[Opening Extracted records section]

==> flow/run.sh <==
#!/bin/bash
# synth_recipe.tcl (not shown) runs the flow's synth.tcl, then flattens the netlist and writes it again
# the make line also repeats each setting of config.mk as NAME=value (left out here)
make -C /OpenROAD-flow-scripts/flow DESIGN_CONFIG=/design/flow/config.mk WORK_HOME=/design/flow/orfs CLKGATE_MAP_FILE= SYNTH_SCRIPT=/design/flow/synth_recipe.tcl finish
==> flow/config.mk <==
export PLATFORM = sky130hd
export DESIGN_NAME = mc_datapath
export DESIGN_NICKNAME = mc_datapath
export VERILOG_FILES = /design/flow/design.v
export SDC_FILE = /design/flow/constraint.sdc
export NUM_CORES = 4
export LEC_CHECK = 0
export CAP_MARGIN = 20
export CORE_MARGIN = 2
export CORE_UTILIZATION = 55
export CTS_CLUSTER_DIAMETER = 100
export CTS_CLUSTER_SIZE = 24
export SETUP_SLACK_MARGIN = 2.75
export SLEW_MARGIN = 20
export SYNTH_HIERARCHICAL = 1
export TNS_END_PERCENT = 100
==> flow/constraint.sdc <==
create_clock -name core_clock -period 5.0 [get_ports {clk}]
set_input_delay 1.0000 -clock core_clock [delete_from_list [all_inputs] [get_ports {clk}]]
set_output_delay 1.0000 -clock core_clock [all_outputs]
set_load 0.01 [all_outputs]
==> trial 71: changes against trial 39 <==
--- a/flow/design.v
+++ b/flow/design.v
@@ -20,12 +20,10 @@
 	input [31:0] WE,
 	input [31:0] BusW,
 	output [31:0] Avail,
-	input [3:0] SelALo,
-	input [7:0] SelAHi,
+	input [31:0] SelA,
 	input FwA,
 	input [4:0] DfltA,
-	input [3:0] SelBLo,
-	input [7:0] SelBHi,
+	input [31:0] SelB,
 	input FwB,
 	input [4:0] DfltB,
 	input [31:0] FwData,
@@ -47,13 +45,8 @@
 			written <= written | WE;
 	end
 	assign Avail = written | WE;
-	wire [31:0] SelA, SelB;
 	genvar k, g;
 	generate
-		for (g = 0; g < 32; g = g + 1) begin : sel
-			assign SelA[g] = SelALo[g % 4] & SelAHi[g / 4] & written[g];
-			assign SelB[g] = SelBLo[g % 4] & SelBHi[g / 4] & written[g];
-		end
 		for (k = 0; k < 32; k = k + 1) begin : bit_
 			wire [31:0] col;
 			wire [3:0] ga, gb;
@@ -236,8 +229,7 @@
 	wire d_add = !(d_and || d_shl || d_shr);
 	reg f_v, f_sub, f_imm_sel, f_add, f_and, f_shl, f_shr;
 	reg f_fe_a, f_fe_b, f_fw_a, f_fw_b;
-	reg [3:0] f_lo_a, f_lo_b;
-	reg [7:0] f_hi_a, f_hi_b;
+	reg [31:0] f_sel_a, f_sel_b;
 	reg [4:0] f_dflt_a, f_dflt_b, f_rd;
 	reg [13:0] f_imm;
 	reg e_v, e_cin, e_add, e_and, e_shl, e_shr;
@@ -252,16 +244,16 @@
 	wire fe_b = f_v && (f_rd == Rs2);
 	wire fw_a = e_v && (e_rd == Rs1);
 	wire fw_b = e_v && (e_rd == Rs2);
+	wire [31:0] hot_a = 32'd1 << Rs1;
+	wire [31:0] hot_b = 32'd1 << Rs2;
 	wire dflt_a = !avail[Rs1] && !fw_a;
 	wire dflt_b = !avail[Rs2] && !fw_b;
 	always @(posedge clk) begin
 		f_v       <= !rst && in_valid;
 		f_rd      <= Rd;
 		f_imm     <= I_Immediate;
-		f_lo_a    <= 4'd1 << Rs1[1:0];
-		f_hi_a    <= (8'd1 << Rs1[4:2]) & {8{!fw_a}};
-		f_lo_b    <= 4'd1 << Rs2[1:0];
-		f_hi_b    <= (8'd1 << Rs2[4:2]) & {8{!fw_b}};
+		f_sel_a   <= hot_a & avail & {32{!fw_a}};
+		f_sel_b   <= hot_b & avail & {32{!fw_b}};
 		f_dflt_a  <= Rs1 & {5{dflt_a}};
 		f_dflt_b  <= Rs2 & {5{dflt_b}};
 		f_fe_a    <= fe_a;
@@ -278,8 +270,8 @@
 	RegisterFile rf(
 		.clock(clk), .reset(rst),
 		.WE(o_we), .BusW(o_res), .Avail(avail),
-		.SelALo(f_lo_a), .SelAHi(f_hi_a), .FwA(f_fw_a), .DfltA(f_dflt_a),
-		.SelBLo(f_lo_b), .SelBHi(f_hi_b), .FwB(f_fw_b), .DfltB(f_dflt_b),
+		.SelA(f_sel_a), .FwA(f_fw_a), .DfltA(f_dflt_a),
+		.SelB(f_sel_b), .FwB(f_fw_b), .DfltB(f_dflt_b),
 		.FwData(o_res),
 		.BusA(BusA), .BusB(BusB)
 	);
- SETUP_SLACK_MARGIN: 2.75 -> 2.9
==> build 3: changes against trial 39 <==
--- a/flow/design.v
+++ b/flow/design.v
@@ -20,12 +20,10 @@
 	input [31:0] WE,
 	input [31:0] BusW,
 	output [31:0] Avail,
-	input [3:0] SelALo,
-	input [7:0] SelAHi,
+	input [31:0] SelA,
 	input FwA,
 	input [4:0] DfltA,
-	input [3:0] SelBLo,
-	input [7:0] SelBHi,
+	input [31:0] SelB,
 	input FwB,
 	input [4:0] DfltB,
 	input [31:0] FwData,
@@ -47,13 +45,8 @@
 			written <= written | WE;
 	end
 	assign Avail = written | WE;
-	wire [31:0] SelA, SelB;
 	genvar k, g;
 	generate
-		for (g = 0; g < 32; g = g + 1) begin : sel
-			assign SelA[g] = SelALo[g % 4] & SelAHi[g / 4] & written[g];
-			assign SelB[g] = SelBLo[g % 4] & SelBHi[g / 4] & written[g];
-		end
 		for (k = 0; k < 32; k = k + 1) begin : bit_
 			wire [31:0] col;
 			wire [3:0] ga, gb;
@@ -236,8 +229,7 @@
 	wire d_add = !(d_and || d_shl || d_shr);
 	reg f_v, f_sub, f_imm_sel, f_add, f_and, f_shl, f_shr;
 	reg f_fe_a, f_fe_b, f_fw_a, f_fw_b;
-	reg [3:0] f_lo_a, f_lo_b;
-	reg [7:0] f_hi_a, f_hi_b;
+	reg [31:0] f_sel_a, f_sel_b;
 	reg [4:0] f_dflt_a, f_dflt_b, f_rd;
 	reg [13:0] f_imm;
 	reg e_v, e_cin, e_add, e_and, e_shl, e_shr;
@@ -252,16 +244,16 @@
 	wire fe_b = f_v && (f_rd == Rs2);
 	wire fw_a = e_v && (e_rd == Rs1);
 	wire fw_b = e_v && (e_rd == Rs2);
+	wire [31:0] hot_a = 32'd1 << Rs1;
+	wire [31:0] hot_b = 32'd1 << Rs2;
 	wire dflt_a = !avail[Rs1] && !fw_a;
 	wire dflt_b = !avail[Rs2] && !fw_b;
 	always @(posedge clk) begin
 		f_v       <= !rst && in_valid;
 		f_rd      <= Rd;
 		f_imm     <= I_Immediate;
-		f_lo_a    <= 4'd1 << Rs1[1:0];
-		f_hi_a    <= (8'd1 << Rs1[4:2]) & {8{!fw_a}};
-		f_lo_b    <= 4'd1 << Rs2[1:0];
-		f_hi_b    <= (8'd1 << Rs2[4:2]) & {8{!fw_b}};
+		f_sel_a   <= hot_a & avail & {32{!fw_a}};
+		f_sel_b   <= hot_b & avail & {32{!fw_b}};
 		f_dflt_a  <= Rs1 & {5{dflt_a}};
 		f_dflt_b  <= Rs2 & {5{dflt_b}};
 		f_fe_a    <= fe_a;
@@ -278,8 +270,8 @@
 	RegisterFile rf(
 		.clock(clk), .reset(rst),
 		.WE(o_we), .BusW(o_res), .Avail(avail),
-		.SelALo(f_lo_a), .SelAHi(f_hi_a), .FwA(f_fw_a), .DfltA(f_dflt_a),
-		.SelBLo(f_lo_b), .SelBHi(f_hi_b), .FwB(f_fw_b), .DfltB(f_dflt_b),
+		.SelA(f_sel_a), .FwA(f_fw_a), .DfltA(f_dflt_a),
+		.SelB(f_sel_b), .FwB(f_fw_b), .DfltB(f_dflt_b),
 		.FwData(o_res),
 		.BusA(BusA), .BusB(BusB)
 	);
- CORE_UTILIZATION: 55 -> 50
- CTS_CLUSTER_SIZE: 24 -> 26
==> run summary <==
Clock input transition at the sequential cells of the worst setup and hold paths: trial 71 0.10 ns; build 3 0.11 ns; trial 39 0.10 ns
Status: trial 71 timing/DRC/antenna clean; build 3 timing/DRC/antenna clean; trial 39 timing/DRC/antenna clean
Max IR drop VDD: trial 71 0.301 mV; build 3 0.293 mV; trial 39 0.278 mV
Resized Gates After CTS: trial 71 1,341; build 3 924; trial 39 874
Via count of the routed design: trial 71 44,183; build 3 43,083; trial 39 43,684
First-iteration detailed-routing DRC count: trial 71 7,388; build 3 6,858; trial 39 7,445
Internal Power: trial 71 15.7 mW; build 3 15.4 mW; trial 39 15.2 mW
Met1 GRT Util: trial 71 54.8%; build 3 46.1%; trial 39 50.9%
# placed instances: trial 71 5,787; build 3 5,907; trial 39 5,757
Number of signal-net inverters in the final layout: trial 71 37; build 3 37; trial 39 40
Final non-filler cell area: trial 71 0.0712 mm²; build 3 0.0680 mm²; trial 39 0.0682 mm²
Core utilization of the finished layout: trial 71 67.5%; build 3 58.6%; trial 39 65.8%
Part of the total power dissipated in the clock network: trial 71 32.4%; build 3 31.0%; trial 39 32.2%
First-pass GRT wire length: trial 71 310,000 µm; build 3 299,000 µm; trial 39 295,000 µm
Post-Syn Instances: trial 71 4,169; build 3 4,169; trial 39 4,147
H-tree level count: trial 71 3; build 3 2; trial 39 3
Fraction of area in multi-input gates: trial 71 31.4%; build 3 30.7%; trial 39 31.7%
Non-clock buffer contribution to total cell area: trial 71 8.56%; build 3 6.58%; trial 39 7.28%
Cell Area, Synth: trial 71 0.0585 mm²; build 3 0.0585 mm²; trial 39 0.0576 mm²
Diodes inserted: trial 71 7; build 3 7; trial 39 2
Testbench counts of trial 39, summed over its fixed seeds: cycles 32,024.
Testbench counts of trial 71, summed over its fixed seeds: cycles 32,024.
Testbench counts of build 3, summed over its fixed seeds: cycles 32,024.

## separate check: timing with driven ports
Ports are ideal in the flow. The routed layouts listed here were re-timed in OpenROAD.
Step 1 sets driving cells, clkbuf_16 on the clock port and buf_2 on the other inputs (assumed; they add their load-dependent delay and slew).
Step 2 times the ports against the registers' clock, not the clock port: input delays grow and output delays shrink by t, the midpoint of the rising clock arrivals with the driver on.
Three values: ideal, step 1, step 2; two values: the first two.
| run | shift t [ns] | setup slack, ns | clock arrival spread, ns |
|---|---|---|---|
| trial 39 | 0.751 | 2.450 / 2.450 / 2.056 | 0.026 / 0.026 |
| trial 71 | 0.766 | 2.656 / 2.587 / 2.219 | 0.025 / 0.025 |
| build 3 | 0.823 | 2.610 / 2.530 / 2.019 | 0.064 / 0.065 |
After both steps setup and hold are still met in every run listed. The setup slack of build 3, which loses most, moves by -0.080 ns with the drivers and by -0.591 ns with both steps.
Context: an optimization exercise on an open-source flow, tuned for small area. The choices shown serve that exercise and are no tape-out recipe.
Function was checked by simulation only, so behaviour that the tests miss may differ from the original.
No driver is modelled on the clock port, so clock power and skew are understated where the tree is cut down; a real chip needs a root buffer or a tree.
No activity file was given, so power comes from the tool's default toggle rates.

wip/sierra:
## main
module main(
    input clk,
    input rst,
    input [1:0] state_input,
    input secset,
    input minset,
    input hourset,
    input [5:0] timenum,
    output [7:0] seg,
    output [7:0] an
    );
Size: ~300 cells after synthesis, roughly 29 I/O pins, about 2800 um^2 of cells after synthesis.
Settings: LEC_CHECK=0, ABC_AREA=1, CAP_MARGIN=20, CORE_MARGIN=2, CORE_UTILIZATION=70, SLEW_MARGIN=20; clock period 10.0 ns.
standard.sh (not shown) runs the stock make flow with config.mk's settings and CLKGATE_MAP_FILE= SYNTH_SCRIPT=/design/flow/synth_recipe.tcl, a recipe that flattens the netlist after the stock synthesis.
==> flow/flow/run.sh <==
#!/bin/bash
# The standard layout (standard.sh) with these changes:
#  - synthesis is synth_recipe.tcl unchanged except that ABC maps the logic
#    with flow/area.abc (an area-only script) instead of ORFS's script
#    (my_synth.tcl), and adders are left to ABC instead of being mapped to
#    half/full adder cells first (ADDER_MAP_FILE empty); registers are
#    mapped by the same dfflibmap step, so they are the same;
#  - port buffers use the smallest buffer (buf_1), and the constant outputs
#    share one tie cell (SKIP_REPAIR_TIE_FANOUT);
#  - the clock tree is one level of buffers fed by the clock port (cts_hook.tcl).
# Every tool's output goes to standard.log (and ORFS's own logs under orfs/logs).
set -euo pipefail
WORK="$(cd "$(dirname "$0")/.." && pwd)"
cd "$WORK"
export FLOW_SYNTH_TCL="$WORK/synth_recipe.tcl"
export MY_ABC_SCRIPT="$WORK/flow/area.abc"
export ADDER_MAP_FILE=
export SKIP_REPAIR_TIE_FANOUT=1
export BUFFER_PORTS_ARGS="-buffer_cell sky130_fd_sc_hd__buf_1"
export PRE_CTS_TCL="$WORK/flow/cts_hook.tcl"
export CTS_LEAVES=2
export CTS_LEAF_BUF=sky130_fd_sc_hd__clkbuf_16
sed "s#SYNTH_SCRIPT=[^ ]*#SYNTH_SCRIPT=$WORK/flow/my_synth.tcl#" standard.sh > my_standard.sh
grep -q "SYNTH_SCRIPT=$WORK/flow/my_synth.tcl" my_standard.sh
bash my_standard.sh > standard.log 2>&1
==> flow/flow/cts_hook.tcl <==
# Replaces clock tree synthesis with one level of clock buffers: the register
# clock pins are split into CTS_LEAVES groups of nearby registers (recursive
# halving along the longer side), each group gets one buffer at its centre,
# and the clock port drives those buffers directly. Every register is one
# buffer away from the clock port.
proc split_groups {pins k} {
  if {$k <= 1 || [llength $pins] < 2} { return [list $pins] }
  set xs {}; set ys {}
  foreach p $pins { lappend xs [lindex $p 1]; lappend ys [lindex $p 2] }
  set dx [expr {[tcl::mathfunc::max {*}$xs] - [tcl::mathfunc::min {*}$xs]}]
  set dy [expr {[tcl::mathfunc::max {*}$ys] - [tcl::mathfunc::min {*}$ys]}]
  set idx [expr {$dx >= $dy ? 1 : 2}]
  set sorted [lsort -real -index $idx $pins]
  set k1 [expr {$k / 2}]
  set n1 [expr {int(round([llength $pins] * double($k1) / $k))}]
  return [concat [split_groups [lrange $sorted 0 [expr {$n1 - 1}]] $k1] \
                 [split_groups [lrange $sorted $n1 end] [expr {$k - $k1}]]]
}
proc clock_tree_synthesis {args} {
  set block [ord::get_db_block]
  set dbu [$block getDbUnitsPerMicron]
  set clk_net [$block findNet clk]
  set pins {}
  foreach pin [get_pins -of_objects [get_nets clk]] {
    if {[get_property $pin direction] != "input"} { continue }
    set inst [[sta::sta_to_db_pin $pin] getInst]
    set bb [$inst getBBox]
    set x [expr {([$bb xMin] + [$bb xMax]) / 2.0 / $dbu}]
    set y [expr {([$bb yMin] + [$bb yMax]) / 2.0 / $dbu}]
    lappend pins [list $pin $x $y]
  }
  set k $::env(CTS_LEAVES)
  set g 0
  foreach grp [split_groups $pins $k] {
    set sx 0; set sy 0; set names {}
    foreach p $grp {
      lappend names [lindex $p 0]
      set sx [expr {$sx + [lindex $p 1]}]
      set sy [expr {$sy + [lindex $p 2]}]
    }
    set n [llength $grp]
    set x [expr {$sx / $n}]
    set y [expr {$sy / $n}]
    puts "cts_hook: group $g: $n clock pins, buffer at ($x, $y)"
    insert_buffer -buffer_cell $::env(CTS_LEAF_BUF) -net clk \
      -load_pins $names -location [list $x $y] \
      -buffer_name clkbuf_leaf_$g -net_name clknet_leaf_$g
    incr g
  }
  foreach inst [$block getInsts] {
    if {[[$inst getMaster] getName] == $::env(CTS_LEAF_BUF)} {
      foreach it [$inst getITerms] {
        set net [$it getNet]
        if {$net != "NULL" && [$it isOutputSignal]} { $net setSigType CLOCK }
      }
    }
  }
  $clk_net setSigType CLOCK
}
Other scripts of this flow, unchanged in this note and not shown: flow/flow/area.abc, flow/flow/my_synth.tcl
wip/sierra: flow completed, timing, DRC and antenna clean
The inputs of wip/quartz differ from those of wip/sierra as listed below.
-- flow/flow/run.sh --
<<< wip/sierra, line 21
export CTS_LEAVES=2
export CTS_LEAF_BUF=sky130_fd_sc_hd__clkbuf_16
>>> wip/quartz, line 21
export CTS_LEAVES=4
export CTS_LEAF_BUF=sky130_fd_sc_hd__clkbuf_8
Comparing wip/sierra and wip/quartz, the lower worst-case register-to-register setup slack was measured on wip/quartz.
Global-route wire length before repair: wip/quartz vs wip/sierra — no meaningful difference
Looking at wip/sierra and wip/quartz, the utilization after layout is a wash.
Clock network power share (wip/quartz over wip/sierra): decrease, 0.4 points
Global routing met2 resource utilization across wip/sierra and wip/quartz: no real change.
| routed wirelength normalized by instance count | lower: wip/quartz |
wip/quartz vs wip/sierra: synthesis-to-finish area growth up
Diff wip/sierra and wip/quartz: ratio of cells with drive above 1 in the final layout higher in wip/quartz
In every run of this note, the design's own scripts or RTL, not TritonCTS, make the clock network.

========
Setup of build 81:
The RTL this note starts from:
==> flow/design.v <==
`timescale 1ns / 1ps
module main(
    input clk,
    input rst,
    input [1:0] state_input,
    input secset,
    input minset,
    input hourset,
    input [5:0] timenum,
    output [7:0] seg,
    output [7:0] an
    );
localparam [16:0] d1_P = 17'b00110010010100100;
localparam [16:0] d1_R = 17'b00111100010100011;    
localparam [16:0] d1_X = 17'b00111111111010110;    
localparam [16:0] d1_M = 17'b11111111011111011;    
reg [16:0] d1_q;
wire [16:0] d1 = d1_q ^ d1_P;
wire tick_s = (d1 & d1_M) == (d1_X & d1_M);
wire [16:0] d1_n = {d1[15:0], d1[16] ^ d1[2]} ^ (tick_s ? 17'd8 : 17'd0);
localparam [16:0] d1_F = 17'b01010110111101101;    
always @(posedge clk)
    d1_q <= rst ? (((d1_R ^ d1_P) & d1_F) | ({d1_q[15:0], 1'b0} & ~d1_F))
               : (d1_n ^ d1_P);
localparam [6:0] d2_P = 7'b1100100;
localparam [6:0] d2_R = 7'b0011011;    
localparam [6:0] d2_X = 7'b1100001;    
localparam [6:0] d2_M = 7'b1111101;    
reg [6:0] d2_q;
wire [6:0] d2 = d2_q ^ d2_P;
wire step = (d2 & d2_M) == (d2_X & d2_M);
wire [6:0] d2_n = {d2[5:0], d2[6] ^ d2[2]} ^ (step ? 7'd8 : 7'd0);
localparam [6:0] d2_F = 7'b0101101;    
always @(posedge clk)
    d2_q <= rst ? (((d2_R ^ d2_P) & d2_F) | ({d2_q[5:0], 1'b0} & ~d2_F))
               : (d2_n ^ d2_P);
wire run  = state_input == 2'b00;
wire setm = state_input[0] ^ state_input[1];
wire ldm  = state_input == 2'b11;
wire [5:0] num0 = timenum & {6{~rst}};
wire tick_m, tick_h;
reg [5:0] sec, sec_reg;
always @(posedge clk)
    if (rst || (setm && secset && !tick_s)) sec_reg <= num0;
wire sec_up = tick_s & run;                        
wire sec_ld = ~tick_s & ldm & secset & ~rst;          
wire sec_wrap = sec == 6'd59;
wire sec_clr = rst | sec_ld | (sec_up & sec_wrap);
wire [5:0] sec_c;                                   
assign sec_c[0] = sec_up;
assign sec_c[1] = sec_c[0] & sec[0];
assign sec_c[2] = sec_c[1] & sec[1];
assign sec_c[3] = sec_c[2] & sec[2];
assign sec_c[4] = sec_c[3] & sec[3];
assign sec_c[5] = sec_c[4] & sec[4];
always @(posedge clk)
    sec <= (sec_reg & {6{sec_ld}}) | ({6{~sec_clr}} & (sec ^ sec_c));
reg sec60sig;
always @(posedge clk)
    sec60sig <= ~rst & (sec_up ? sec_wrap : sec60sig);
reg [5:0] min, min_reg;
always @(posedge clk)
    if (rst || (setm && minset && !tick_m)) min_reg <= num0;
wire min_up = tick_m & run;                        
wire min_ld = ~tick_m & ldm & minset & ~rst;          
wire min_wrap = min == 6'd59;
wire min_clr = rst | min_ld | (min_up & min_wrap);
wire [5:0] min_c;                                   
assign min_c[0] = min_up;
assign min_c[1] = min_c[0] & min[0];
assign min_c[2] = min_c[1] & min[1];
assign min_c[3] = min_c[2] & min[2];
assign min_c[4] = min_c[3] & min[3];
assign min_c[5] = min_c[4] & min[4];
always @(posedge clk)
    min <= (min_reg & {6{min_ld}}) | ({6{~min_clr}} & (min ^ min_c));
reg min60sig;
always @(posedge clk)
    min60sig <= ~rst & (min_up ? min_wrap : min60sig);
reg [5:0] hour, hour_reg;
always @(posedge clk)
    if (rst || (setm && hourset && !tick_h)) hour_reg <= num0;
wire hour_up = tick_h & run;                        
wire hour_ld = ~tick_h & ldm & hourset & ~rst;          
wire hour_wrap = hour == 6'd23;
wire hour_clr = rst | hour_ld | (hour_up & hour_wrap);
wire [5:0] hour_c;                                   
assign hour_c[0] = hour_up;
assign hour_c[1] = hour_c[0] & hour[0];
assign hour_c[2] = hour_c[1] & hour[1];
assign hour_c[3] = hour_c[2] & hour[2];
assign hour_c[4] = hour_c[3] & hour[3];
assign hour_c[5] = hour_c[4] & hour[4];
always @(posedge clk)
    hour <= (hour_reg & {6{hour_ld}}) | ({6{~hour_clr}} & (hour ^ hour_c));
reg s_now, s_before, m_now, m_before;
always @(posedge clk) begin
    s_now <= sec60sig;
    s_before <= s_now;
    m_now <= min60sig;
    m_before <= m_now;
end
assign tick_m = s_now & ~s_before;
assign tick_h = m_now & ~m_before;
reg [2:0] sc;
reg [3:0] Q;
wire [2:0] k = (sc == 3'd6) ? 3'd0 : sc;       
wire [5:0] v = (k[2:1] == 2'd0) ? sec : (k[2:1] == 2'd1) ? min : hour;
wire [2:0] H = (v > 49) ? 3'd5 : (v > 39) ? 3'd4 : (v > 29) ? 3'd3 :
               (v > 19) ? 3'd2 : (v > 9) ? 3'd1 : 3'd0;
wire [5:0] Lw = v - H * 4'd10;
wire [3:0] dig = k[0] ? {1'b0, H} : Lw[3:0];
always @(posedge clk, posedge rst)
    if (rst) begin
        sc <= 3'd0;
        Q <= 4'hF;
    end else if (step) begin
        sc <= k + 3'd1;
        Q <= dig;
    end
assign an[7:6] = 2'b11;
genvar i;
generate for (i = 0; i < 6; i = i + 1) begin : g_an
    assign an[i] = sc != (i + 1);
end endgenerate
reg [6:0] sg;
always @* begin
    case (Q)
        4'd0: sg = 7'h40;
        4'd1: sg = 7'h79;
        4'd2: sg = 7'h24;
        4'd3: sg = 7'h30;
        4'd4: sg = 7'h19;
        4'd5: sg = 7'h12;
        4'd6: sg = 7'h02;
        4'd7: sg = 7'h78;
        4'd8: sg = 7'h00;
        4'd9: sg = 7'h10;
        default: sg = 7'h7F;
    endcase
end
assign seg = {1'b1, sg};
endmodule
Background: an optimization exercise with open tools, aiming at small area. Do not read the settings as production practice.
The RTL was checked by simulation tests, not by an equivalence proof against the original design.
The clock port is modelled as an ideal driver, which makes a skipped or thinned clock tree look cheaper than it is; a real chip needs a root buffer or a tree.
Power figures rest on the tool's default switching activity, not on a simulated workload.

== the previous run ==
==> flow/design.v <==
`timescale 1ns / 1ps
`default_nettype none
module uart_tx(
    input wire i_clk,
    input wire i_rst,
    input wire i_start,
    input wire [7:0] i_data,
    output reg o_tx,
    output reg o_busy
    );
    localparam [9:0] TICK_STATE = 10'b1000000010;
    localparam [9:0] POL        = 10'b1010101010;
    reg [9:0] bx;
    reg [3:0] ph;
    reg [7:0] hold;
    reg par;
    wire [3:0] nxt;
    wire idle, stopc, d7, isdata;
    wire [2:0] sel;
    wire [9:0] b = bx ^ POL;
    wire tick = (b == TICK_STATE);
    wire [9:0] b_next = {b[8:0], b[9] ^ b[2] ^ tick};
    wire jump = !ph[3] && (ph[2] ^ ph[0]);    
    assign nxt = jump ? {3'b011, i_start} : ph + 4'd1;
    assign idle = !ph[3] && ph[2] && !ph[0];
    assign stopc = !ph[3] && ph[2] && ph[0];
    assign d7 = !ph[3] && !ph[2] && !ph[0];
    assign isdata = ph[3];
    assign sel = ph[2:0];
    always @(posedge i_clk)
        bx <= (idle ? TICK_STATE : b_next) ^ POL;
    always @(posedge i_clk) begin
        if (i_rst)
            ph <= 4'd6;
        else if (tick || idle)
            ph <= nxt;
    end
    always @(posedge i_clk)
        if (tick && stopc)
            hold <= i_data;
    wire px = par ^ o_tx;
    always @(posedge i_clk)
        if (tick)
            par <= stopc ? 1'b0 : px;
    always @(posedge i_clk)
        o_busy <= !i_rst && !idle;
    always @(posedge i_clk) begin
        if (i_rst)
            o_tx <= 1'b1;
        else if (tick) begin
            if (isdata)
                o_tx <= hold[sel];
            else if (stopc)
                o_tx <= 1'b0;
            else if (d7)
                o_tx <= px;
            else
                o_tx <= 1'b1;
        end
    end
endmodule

[Closing Extracted records section]

Exercise aim:
Please print verbatim each line from the first line of the entries above to the line that contains "create_clock -name core_clock", inclusive, and nothing more.

Response for this exercise:
==> flow/run.sh <==
#!/bin/bash
# synth_recipe.tcl (not shown) runs the flow's synth.tcl, then flattens the netlist and writes it again
# the make line also repeats each setting of config.mk as NAME=value (left out here)
make -C /OpenROAD-flow-scripts/flow DESIGN_CONFIG=/design/flow/config.mk WORK_HOME=/design/flow/orfs CLKGATE_MAP_FILE= SYNTH_SCRIPT=/design/flow/synth_recipe.tcl finish
==> flow/config.mk <==
export PLATFORM = sky130hd
export DESIGN_NAME = mc_datapath
export DESIGN_NICKNAME = mc_datapath
export VERILOG_FILES = /design/flow/design.v
export SDC_FILE = /design/flow/constraint.sdc
export NUM_CORES = 4
export LEC_CHECK = 0
export CAP_MARGIN = 20
export CORE_MARGIN = 2
export CORE_UTILIZATION = 55
export CTS_CLUSTER_DIAMETER = 100
export CTS_CLUSTER_SIZE = 24
export SETUP_SLACK_MARGIN = 2.75
export SLEW_MARGIN = 20
export SYNTH_HIERARCHICAL = 1
export TNS_END_PERCENT = 100
==> flow/constraint.sdc <==
create_clock -name core_clock -period 5.0 [get_ports {clk}]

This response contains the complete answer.